> _Given data_:
######

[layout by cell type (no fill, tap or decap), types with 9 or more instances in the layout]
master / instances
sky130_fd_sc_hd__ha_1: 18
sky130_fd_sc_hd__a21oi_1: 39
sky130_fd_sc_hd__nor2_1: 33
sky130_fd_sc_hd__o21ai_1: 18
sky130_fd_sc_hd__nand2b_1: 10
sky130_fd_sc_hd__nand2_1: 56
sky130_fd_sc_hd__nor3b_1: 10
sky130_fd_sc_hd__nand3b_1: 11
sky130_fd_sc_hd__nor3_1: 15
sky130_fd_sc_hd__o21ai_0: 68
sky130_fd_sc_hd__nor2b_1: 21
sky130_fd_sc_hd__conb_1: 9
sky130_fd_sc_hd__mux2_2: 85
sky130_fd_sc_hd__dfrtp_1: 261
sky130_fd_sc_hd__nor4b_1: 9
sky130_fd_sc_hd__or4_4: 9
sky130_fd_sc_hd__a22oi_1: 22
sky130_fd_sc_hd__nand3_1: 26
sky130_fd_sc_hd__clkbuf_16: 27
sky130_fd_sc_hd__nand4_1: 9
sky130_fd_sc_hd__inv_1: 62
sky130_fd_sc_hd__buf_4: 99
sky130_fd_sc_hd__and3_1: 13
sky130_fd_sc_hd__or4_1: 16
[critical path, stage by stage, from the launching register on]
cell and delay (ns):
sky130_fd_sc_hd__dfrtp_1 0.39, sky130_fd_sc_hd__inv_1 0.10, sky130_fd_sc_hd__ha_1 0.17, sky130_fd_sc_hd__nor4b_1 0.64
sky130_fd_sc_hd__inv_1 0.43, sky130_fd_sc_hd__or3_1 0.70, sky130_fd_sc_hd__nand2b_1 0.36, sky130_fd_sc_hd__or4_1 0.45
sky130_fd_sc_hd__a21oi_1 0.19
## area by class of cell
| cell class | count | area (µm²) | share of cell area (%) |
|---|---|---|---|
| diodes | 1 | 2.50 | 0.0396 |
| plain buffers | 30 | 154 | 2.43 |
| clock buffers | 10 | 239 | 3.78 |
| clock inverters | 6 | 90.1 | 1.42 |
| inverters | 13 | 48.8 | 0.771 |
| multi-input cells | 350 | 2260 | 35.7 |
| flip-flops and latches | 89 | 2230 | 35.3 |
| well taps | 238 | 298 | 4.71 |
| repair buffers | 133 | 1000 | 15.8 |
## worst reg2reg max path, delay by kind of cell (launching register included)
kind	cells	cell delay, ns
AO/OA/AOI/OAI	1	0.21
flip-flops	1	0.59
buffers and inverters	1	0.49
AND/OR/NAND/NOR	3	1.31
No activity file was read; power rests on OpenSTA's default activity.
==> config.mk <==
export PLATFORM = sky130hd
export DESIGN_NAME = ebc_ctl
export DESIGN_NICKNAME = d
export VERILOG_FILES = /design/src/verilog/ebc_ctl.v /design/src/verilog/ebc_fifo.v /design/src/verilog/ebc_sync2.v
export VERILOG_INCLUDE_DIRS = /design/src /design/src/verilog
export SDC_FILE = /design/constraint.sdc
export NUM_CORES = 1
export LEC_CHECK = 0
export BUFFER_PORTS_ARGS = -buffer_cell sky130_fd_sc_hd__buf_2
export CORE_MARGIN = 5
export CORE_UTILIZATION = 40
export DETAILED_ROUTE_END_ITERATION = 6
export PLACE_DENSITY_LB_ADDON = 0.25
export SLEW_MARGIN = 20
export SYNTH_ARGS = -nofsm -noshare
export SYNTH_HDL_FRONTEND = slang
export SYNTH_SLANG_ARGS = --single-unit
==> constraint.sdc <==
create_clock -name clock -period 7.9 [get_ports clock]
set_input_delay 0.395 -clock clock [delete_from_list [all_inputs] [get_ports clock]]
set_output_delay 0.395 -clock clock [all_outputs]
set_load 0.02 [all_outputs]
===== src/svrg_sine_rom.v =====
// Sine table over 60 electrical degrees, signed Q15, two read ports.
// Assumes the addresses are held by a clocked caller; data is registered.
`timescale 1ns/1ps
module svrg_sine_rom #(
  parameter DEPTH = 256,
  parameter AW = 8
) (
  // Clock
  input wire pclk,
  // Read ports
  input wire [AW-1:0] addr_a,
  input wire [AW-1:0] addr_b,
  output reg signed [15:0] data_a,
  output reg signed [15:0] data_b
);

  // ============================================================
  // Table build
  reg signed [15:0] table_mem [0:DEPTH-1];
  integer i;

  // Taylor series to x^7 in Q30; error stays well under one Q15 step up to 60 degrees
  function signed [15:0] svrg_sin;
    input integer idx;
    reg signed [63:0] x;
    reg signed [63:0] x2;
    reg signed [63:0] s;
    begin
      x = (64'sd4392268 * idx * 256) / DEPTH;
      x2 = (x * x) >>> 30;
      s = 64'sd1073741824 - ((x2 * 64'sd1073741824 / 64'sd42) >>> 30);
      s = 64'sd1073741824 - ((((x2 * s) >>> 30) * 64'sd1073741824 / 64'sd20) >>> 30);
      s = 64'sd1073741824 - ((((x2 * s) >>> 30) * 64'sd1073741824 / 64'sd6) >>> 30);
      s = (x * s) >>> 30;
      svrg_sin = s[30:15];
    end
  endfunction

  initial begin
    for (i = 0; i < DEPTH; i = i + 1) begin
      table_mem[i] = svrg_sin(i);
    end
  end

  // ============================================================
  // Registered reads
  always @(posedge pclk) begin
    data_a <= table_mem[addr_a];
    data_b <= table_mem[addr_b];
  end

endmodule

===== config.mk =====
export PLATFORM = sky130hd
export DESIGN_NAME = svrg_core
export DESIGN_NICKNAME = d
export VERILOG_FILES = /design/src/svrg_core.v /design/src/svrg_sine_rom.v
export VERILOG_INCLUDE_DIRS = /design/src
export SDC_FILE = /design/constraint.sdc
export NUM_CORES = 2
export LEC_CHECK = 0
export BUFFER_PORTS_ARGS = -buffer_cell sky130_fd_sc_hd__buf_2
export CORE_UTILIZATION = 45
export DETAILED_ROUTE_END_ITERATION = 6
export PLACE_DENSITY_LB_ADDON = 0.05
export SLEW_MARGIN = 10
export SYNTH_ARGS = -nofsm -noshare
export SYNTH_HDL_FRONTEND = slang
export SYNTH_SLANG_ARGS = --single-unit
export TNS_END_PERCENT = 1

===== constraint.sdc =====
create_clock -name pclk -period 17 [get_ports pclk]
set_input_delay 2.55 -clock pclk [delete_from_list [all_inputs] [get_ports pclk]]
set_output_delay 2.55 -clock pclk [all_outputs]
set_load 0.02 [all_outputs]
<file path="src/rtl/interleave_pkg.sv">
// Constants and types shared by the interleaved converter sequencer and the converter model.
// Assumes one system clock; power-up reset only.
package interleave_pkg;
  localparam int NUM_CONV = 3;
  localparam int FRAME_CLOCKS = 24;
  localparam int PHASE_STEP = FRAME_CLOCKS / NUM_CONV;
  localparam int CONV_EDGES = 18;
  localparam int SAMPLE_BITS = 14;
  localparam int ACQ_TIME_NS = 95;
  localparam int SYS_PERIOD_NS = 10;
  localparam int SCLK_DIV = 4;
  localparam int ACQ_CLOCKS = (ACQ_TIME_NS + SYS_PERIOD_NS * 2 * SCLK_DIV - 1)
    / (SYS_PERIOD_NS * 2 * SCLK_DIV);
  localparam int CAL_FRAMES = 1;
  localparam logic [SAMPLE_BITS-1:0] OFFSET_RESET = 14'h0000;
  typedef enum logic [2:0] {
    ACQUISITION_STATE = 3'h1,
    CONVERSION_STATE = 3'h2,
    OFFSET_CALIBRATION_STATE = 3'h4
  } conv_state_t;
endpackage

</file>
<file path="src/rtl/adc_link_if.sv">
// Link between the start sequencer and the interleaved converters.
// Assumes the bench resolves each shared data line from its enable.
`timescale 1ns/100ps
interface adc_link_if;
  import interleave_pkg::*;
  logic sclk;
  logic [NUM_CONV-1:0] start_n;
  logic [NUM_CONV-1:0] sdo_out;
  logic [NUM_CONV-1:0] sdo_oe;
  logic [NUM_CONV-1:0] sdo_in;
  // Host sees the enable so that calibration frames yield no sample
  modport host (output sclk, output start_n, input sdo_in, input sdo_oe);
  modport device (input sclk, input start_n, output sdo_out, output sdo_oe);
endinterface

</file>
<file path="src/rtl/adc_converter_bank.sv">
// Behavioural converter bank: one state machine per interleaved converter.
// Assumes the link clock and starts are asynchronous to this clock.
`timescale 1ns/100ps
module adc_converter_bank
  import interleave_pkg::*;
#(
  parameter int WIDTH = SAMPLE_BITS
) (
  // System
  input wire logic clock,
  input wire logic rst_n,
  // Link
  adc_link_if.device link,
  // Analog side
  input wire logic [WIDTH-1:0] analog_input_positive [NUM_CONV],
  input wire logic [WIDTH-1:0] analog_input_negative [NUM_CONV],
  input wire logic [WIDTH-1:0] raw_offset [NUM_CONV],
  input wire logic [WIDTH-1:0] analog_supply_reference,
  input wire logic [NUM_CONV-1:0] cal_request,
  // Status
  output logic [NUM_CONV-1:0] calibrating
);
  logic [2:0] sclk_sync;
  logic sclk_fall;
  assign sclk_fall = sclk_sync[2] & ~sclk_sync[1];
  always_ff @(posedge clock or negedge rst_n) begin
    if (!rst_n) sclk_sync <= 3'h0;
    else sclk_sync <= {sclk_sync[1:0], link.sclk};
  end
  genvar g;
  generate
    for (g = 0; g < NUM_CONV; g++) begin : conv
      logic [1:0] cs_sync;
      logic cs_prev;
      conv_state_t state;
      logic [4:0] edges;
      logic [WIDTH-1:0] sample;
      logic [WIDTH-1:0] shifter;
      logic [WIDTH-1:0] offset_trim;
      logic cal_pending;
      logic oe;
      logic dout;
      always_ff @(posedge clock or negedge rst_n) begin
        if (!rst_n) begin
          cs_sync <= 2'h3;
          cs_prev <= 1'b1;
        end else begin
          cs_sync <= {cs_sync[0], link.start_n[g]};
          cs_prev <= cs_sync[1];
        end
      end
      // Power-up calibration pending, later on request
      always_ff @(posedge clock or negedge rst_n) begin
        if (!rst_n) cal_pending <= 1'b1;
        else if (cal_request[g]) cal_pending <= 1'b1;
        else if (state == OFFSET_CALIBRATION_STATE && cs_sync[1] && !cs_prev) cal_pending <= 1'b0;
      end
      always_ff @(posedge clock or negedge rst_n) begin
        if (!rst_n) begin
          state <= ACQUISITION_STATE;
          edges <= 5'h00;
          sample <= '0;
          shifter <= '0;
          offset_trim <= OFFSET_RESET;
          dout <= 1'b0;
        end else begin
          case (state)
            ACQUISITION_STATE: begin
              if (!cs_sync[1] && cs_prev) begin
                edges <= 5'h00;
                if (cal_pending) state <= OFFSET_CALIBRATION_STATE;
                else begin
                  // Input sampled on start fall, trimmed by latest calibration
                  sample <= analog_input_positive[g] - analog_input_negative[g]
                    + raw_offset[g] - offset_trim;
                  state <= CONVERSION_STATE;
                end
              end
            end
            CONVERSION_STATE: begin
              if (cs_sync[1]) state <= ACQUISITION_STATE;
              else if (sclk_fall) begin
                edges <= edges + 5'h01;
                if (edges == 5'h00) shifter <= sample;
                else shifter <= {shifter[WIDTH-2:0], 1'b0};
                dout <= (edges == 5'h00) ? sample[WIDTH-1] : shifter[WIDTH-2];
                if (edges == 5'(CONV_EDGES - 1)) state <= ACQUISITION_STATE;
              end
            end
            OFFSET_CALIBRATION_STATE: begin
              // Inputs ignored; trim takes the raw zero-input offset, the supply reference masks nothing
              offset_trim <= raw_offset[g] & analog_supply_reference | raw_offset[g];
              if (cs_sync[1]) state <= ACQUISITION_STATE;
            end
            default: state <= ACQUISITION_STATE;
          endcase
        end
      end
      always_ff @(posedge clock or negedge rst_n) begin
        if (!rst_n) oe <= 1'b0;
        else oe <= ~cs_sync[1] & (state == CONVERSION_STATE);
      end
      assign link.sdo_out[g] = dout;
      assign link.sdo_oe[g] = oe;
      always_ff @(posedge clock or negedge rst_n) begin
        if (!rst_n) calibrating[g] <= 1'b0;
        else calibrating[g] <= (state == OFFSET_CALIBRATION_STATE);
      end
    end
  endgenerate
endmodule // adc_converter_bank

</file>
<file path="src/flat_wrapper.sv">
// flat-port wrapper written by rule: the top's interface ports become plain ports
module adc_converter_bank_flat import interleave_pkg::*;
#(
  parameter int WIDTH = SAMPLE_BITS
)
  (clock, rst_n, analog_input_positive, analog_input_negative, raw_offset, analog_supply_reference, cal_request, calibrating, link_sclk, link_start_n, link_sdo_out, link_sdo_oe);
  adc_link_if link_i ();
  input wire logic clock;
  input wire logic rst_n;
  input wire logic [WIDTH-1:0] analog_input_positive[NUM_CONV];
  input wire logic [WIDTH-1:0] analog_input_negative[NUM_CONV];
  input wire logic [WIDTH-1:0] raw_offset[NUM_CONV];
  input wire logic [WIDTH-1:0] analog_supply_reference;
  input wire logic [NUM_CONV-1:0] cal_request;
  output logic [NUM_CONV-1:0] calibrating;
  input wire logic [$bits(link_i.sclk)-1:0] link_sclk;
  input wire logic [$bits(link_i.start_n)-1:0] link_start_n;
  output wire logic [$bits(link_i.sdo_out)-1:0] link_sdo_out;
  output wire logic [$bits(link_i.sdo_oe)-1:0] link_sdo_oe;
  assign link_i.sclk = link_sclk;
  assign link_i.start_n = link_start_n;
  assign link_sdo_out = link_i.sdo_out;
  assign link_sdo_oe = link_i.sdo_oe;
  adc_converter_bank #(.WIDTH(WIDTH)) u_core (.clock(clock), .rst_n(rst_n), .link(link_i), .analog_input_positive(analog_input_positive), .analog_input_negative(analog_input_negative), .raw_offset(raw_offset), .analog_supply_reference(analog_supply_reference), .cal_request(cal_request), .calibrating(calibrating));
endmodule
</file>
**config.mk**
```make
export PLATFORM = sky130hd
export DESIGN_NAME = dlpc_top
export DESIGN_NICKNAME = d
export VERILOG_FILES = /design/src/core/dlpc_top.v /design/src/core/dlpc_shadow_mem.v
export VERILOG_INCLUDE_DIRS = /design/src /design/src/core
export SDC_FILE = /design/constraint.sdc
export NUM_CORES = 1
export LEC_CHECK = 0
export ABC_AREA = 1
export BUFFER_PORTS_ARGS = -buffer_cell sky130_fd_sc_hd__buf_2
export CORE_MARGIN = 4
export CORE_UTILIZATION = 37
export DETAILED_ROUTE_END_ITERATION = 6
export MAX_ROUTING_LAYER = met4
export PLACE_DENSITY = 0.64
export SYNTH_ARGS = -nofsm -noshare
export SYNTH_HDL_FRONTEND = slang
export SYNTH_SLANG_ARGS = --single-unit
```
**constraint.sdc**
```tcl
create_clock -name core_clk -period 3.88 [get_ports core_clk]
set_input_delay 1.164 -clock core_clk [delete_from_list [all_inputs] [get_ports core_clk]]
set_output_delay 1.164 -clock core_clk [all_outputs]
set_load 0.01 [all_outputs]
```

######

> _What you need to do_:
Find and show each line of the listing with the word "instances".

> _Solution for this problem_:
[layout by cell type (no fill, tap or decap), types with 9 or more instances in the layout]
master / instances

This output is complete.